[WHAT YOU SHOULD DO] Copy each line of the data below with the word "family".

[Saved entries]
+===+

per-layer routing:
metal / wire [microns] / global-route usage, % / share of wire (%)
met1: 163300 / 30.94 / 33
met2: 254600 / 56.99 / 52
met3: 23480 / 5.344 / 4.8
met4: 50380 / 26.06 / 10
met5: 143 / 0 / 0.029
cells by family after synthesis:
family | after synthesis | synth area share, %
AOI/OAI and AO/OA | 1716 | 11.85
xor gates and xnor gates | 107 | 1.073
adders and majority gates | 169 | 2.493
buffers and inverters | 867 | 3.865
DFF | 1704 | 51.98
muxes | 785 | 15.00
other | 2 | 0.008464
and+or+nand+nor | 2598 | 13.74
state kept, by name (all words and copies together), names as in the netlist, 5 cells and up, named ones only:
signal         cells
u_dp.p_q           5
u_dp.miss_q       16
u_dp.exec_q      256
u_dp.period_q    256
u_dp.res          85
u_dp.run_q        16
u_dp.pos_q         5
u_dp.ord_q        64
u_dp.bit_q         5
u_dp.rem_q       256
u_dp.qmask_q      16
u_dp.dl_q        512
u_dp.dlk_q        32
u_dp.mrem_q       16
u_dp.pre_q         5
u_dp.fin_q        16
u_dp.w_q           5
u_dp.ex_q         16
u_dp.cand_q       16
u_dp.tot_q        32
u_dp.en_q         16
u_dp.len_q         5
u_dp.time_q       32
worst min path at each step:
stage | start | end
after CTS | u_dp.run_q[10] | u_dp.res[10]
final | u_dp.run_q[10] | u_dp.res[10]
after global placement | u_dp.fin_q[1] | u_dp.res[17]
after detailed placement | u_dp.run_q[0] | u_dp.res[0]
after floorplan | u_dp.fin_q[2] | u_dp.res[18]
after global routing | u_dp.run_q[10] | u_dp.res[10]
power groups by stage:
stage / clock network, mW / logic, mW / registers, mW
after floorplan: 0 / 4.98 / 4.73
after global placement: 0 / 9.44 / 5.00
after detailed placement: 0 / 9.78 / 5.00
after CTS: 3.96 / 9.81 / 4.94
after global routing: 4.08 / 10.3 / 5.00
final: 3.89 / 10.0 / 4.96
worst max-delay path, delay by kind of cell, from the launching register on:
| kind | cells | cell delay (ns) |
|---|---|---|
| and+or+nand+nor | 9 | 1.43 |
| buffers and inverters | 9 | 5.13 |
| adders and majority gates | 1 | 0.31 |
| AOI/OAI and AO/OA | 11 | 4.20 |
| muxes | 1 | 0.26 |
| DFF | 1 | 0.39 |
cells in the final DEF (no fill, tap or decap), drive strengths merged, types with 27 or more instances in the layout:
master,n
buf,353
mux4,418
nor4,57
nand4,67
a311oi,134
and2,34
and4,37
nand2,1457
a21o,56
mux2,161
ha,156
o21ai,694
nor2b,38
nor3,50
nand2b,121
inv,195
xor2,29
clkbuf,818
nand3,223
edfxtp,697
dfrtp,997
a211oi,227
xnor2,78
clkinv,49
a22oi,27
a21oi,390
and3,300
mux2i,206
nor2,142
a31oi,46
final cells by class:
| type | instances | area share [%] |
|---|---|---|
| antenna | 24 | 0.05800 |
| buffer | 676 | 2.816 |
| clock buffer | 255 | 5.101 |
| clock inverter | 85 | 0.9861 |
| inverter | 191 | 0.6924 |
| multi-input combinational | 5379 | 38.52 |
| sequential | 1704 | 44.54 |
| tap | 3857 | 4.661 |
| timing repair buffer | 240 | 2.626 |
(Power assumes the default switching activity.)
`src/rtl/core/bqc_pkg.sv`:
```
// Package for the biquad cascade filter: widths, coefficient set type,
// controller types and the rounding/saturation helper.
// No dependencies; every other file of the block imports it.
`default_nettype none

package bqc_pkg;

  localparam int SAMPLE_W  = 16;
  localparam int COEF_W    = 18;
  localparam int FF_W      = 3 * COEF_W;
  localparam int FB_W      = 2 * COEF_W;
  localparam int PROD_W    = COEF_W + SAMPLE_W;
  localparam int ACC_W     = PROD_W + 3;
  localparam int RND_SHIFT = 15;
  localparam int RND_W     = ACC_W - RND_SHIFT;
  localparam int CFG_IDX_W = 3;
  localparam int CFG_DATA_W = FF_W;
  localparam int CNT_W     = 3;

  localparam int CHANNELS_DEFAULT = 2;

  // b0 = 1.0 in Q3.15, all other taps zero: the filter passes samples through.
  localparam logic [FF_W-1:0] FF_RESET = FF_W'(32768);
  localparam logic [FB_W-1:0] FB_RESET = '0;

  localparam logic signed [ACC_W-1:0] ROUND_BIAS = ACC_W'(16384);
  localparam logic signed [SAMPLE_W-1:0] SAMPLE_MAX = 16'sh7FFF;
  localparam logic signed [SAMPLE_W-1:0] SAMPLE_MIN = 16'sh8000;

  typedef enum logic [CFG_IDX_W-1:0] {
    CFG_S1_FF = 3'd0,
    CFG_S1_FB = 3'd1,
    CFG_S2_FF = 3'd2,
    CFG_S2_FB = 3'd3
  } cfg_idx_e;

  typedef struct packed {
    logic [FF_W-1:0] s1_ff;
    logic [FB_W-1:0] s1_fb;
    logic [FF_W-1:0] s2_ff;
    logic [FB_W-1:0] s2_fb;
  } coef_set_t;

  // Taps in the order the MAC walks through them.
  typedef enum logic [CNT_W-1:0] {
    TERM_B0 = 3'd0,
    TERM_B1 = 3'd1,
    TERM_B2 = 3'd2,
    TERM_A1 = 3'd3,
    TERM_A2 = 3'd4
  } term_e;

  typedef enum logic [2:0] {
    ST_IDLE = 3'd0,
    ST_MAC1 = 3'd1,
    ST_RND1 = 3'd2,
    ST_MAC2 = 3'd3,
    ST_RND2 = 3'd4
  } ctrl_state_e;

  typedef struct packed {
    logic  capture;
    logic  stage;
    term_e term;
    logic  acc_en;
    logic  acc_load;
    logic  acc_sub;
    logic  mid_en;
    logic  res_en;
  } ctrl_cmd_t;

  // Round half up to Q1.15 and clamp to the 16-bit range.
  function automatic logic signed [SAMPLE_W-1:0] round_sat(
      input logic signed [ACC_W-1:0] acc);
    logic signed [ACC_W-1:0] biased;
    logic signed [RND_W-1:0] rnd;
    biased = acc + ROUND_BIAS;
    rnd = biased[ACC_W-1:RND_SHIFT];
    if (rnd > RND_W'(SAMPLE_MAX)) begin
      return SAMPLE_MAX;
    end else if (rnd < RND_W'(SAMPLE_MIN)) begin
      return SAMPLE_MIN;
    end
    return rnd[SAMPLE_W-1:0];
  endfunction

endpackage

`default_nettype wire

```
`src/rtl/core/bqc_intf.sv`:
```
// Channel interfaces of the biquad cascade filter: sample input,
// filtered output and coefficient write port. Depends on bqc_pkg.
`default_nettype none

interface bqc_in_if;
  import bqc_pkg::*;
  logic                       valid;
  logic                       ready;
  logic                       channel;
  logic signed [SAMPLE_W-1:0] sample_in;
  modport source (output valid, channel, sample_in, input ready);
  modport sink (input valid, channel, sample_in, output ready);
endinterface

interface bqc_out_if;
  import bqc_pkg::*;
  logic                       valid;
  logic                       ready;
  logic                       channel_out;
  logic signed [SAMPLE_W-1:0] sample_out;
  modport source (output valid, channel_out, sample_out, input ready);
  modport sink (input valid, channel_out, sample_out, output ready);
endinterface

interface bqc_cfg_if;
  import bqc_pkg::*;
  logic                  valid;
  logic                  ready;
  logic [CFG_IDX_W-1:0]  index;
  logic [CFG_DATA_W-1:0] data;
  modport source (output valid, index, data, input ready);
  modport sink (input valid, index, data, output ready);
endinterface

`default_nettype wire

```
`src/rtl/core/biquad_cascade_filter.sv`:
```
// Fourth-order IIR filter: two direct-form-I biquads in cascade with one
// history set per channel. A new sample is accepted only after the result
// of the previous one has been written to the output register; this is set
// by the single shared 18x16 multiply-accumulate unit, which computes the
// ten products of both stages one per cycle. A result waits in an output
// register, so a stalled output delays only the end of the next sample.
// Coefficients are Q3.15 and should be written while idle.
// Depends on bqc_pkg, bqc_intf, bqc_cfg_regs, bqc_ctrl and bqc_datapath.
`default_nettype none

module biquad_cascade_filter #(
  parameter int CHANNELS = bqc_pkg::CHANNELS_DEFAULT
) (
  input  logic      clk_i,
  input  logic      rst_ni,
  bqc_in_if.sink    in_i,
  bqc_out_if.source out_o,
  bqc_cfg_if.sink   cfg_i
);
  import bqc_pkg::*;

  coef_set_t coef;
  ctrl_cmd_t cmd;
  logic      in_ready;
  logic      out_valid;

  bqc_cfg_regs u_cfg_regs (
    .clk_i  (clk_i),
    .rst_ni (rst_ni),
    .cfg_i  (cfg_i),
    .coef_o (coef)
  );

  bqc_ctrl u_ctrl (
    .clk_i       (clk_i),
    .rst_ni      (rst_ni),
    .in_valid_i  (in_i.valid),
    .in_ready_o  (in_ready),
    .out_valid_o (out_valid),
    .out_ready_i (out_o.ready),
    .cmd_o       (cmd)
  );

  bqc_datapath #(
    .CHANNELS (CHANNELS)
  ) u_datapath (
    .clk_i     (clk_i),
    .rst_ni    (rst_ni),
    .cmd_i     (cmd),
    .coef_i    (coef),
    .channel_i (in_i.channel),
    .sample_i  (in_i.sample_in),
    .channel_o (out_o.channel_out),
    .sample_o  (out_o.sample_out)
  );

  assign in_i.ready  = in_ready;
  assign out_o.valid = out_valid;

endmodule

`default_nettype wire

```
`src/rtl/core/bqc_cfg_regs.sv`:
```
// Coefficient register bank of the biquad cascade filter.
// Depends on bqc_pkg and bqc_intf.
`default_nettype none

module bqc_cfg_regs (
  input  logic                clk_i,
  input  logic                rst_ni,
  bqc_cfg_if.sink             cfg_i,
  output bqc_pkg::coef_set_t  coef_o
);
  import bqc_pkg::*;

  coef_set_t coef_q;

  assign cfg_i.ready = 1'b1;
  assign coef_o      = coef_q;

  // Writes to an index past the register list are dropped.
  always_ff @(posedge clk_i or negedge rst_ni) begin
    if (!rst_ni) begin
      coef_q.s1_ff <= FF_RESET;
      coef_q.s1_fb <= FB_RESET;
      coef_q.s2_ff <= FF_RESET;
      coef_q.s2_fb <= FB_RESET;
    end else if (cfg_i.valid && cfg_i.ready) begin
      case (cfg_i.index)
        CFG_S1_FF: coef_q.s1_ff <= cfg_i.data;
        CFG_S1_FB: coef_q.s1_fb <= cfg_i.data[FB_W-1:0];
        CFG_S2_FF: coef_q.s2_ff <= cfg_i.data;
        CFG_S2_FB: coef_q.s2_fb <= cfg_i.data[FB_W-1:0];
        default: begin
        end
      endcase
    end
  end

endmodule

`default_nettype wire

```
`src/rtl/core/bqc_ctrl.sv`:
```
// Sequencing controller of the biquad cascade filter: walks the shared
// MAC through both stages and owns the handshakes. Depends on bqc_pkg.
`default_nettype none

module bqc_ctrl (
  input  logic               clk_i,
  input  logic               rst_ni,
  input  logic               in_valid_i,
  output logic               in_ready_o,
  output logic               out_valid_o,
  input  logic               out_ready_i,
  output bqc_pkg::ctrl_cmd_t cmd_o
);
  import bqc_pkg::*;

  // Five products, each accumulated in the cycle after the multiplier forms it.
  localparam logic [CNT_W-1:0] MacLast  = CNT_W'(5);
  localparam logic [CNT_W-1:0] TermLast = CNT_W'(4);

  ctrl_state_e      state_q, state_d;
  logic [CNT_W-1:0] cnt_q, cnt_d;
  logic             out_valid_q, out_valid_d;
  ctrl_cmd_t        cmd;

  always_ff @(posedge clk_i or negedge rst_ni) begin
    if (!rst_ni) begin
      state_q     <= ST_IDLE;
      cnt_q       <= '0;
      out_valid_q <= 1'b0;
    end else begin
      state_q     <= state_d;
      cnt_q       <= cnt_d;
      out_valid_q <= out_valid_d;
    end
  end

  always_comb begin
    state_d    = state_q;
    cnt_d      = cnt_q;
    in_ready_o = 1'b0;
    cmd        = '0;
    cmd.term   = TERM_B0;
    case (state_q)
      ST_IDLE: begin
        in_ready_o = 1'b1;
        if (in_valid_i) begin
          cmd.capture = 1'b1;
          cnt_d       = '0;
          state_d     = ST_MAC1;
        end
      end
      ST_MAC1, ST_MAC2: begin
        cmd.stage = (state_q == ST_MAC2);
        if (cnt_q <= TermLast) begin
          cmd.term = term_e'(cnt_q);
        end
        cmd.acc_en   = (cnt_q != '0);
        cmd.acc_load = (cnt_q == CNT_W'(1));
        // The product in flight belongs to a feedback tap.
        cmd.acc_sub  = (cnt_q > CNT_W'(TERM_A1));
        if (cnt_q == MacLast) begin
          cnt_d   = '0;
          state_d = (state_q == ST_MAC1) ? ST_RND1 : ST_RND2;
        end else begin
          cnt_d = cnt_q + CNT_W'(1);
        end
      end
      ST_RND1: begin
        cmd.mid_en = 1'b1;
        state_d    = ST_MAC2;
      end
      ST_RND2: begin
        cmd.stage = 1'b1;
        // Hold the finished result until the output register is free.
        if (!out_valid_q || out_ready_i) begin
          cmd.res_en = 1'b1;
          state_d    = ST_IDLE;
        end
      end
      default: begin
        state_d = ST_IDLE;
      end
    endcase
  end

  assign out_valid_d = cmd.res_en | (out_valid_q & ~out_ready_i);
  assign out_valid_o = out_valid_q;
  assign cmd_o       = cmd;

  a_accept_starts_mac: assert property (@(posedge clk_i) disable iff (!rst_ni)
    cmd.capture |=> (state_q == ST_MAC1) && (cnt_q == '0))
    else $error("accepted sample did not start stage 1");

  a_no_overwrite: assert property (@(posedge clk_i) disable iff (!rst_ni)
    cmd.res_en |-> (!out_valid_q || out_ready_i))
    else $error("result written over an untaken output");

  a_result_shown: assert property (@(posedge clk_i) disable iff (!rst_ni)
    cmd.res_en |=> out_valid_q)
    else $error("result register not marked valid");

  a_idle_cnt_clear: assert property (@(posedge clk_i) disable iff (!rst_ni)
    (state_q == ST_IDLE) |-> (cnt_q == '0))
    else $error("tap counter not cleared at idle");

endmodule

`default_nettype wire

```
`src/rtl/core/bqc_datapath.sv`:
```
// Datapath of the biquad cascade filter: per-channel history, one shared
// 18x16 multiplier with accumulator, rounding and the output register.
// Depends on bqc_pkg.
`default_nettype none

module bqc_datapath #(
  parameter int CHANNELS = bqc_pkg::CHANNELS_DEFAULT
) (
  input  logic                                clk_i,
  input  logic                                rst_ni,
  input  bqc_pkg::ctrl_cmd_t                  cmd_i,
  input  bqc_pkg::coef_set_t                  coef_i,
  input  logic                                channel_i,
  input  logic signed [bqc_pkg::SAMPLE_W-1:0] sample_i,
  output logic                                channel_o,
  output logic signed [bqc_pkg::SAMPLE_W-1:0] sample_o
);
  import bqc_pkg::*;

  localparam int HistW = (CHANNELS > 1) ? $clog2(CHANNELS) : 1;

  logic                       chan_q;
  logic [HistW-1:0]           hidx_q;
  logic signed [SAMPLE_W-1:0] x_q;
  logic signed [SAMPLE_W-1:0] mid_q;
  logic signed [PROD_W-1:0]   prod_q, prod_d;
  logic signed [ACC_W-1:0]    acc_q, acc_d;
  logic signed [ACC_W-1:0]    addend;
  logic signed [SAMPLE_W-1:0] rnd_val;
  logic                       out_chan_q;
  logic signed [SAMPLE_W-1:0] out_sample_q;

  // Stage 2 reads the stage 1 output history as its input history.
  logic signed [SAMPLE_W-1:0] in_p1_q  [CHANNELS];
  logic signed [SAMPLE_W-1:0] in_p2_q  [CHANNELS];
  logic signed [SAMPLE_W-1:0] mid_p1_q [CHANNELS];
  logic signed [SAMPLE_W-1:0] mid_p2_q [CHANNELS];
  logic signed [SAMPLE_W-1:0] out_p1_q [CHANNELS];
  logic signed [SAMPLE_W-1:0] out_p2_q [CHANNELS];

  logic [FF_W-1:0]            ff_sel;
  logic [FB_W-1:0]            fb_sel;
  logic signed [COEF_W-1:0]   coef_sel;
  logic signed [SAMPLE_W-1:0] op_sel;

  always_ff @(posedge clk_i) begin
    if (cmd_i.capture) begin
      chan_q <= channel_i;
      hidx_q <= (CHANNELS > 1) ? HistW'(channel_i) : '0;
      x_q    <= sample_i;
    end
  end

  always_comb begin
    ff_sel = cmd_i.stage ? coef_i.s2_ff : coef_i.s1_ff;
    fb_sel = cmd_i.stage ? coef_i.s2_fb : coef_i.s1_fb;
    case (cmd_i.term)
      TERM_B0: begin
        coef_sel = ff_sel[0*COEF_W +: COEF_W];
        op_sel   = cmd_i.stage ? mid_q : x_q;
      end
      TERM_B1: begin
        coef_sel = ff_sel[1*COEF_W +: COEF_W];
        op_sel   = cmd_i.stage ? mid_p1_q[hidx_q] : in_p1_q[hidx_q];
      end
      TERM_B2: begin
        coef_sel = ff_sel[2*COEF_W +: COEF_W];
        op_sel   = cmd_i.stage ? mid_p2_q[hidx_q] : in_p2_q[hidx_q];
      end
      TERM_A1: begin
        coef_sel = fb_sel[0*COEF_W +: COEF_W];
        op_sel   = cmd_i.stage ? out_p1_q[hidx_q] : mid_p1_q[hidx_q];
      end
      TERM_A2: begin
        coef_sel = fb_sel[1*COEF_W +: COEF_W];
        op_sel   = cmd_i.stage ? out_p2_q[hidx_q] : mid_p2_q[hidx_q];
      end
      default: begin
        coef_sel = '0;
        op_sel   = '0;
      end
    endcase
  end

  assign prod_d = coef_sel * op_sel;
  assign addend = ACC_W'(prod_q);

  always_comb begin
    acc_d = acc_q;
    if (cmd_i.acc_load) begin
      acc_d = addend;
    end else if (cmd_i.acc_sub) begin
      acc_d = acc_q - addend;
    end else begin
      acc_d = acc_q + addend;
    end
  end

  assign rnd_val = round_sat(acc_q);

  always_ff @(posedge clk_i) begin
    prod_q <= prod_d;
    if (cmd_i.acc_en) begin
      acc_q <= acc_d;
    end
    if (cmd_i.mid_en) begin
      mid_q <= rnd_val;
    end
    if (cmd_i.res_en) begin
      out_chan_q   <= chan_q;
      out_sample_q <= rnd_val;
    end
  end

  always_ff @(posedge clk_i or negedge rst_ni) begin
    if (!rst_ni) begin
      for (int c = 0; c < CHANNELS; c++) begin
        in_p1_q[c]  <= '0;
        in_p2_q[c]  <= '0;
        mid_p1_q[c] <= '0;
        mid_p2_q[c] <= '0;
        out_p1_q[c] <= '0;
        out_p2_q[c] <= '0;
      end
    end else if (cmd_i.res_en) begin
      in_p2_q[hidx_q]  <= in_p1_q[hidx_q];
      in_p1_q[hidx_q]  <= x_q;
      mid_p2_q[hidx_q] <= mid_p1_q[hidx_q];
      mid_p1_q[hidx_q] <= mid_q;
      out_p2_q[hidx_q] <= out_p1_q[hidx_q];
      out_p1_q[hidx_q] <= rnd_val;
    end
  end

  assign channel_o = out_chan_q;
  assign sample_o  = out_sample_q;

endmodule

`default_nettype wire

```
`src/flat_wrapper.sv`:
```
// flat-port wrapper written by rule: the top's interface ports become plain ports
module biquad_cascade_filter_flat import bqc_pkg::*;
#(
  parameter int CHANNELS = bqc_pkg::CHANNELS_DEFAULT
)
  (clk_i, rst_ni, in_i_valid, in_i_channel, in_i_sample_in, in_i_ready, out_o_valid, out_o_channel_out, out_o_sample_out, out_o_ready, cfg_i_valid, cfg_i_index, cfg_i_data, cfg_i_ready);
  bqc_in_if in_i_i ();
  bqc_out_if out_o_i ();
  bqc_cfg_if cfg_i_i ();
  input  logic clk_i;
  input  logic rst_ni;
  input wire logic [$bits(in_i_i.valid)-1:0] in_i_valid;
  input wire logic [$bits(in_i_i.channel)-1:0] in_i_channel;
  input wire logic [$bits(in_i_i.sample_in)-1:0] in_i_sample_in;
  output wire logic [$bits(in_i_i.ready)-1:0] in_i_ready;
  output wire logic [$bits(out_o_i.valid)-1:0] out_o_valid;
  output wire logic [$bits(out_o_i.channel_out)-1:0] out_o_channel_out;
  output wire logic [$bits(out_o_i.sample_out)-1:0] out_o_sample_out;
  input wire logic [$bits(out_o_i.ready)-1:0] out_o_ready;
  input wire logic [$bits(cfg_i_i.valid)-1:0] cfg_i_valid;
  input wire logic [$bits(cfg_i_i.index)-1:0] cfg_i_index;
  input wire logic [$bits(cfg_i_i.data)-1:0] cfg_i_data;
  output wire logic [$bits(cfg_i_i.ready)-1:0] cfg_i_ready;
  assign in_i_i.valid = in_i_valid;
  assign in_i_i.channel = in_i_channel;
  assign in_i_i.sample_in = in_i_sample_in;
  assign in_i_ready = in_i_i.ready;
  assign out_o_valid = out_o_i.valid;
  assign out_o_channel_out = out_o_i.channel_out;
  assign out_o_sample_out = out_o_i.sample_out;
  assign out_o_i.ready = out_o_ready;
  assign cfg_i_i.valid = cfg_i_valid;
  assign cfg_i_i.index = cfg_i_index;
  assign cfg_i_i.data = cfg_i_data;
  assign cfg_i_ready = cfg_i_i.ready;
  biquad_cascade_filter #(.CHANNELS(CHANNELS)) u_core (.clk_i(clk_i), .rst_ni(rst_ni), .in_i(in_i_i), .out_o(out_o_i), .cfg_i(cfg_i_i));
endmodule
```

+===+

[EXERCISE RESPONSE]
cells by family after synthesis:
family | after synthesis | synth area share, %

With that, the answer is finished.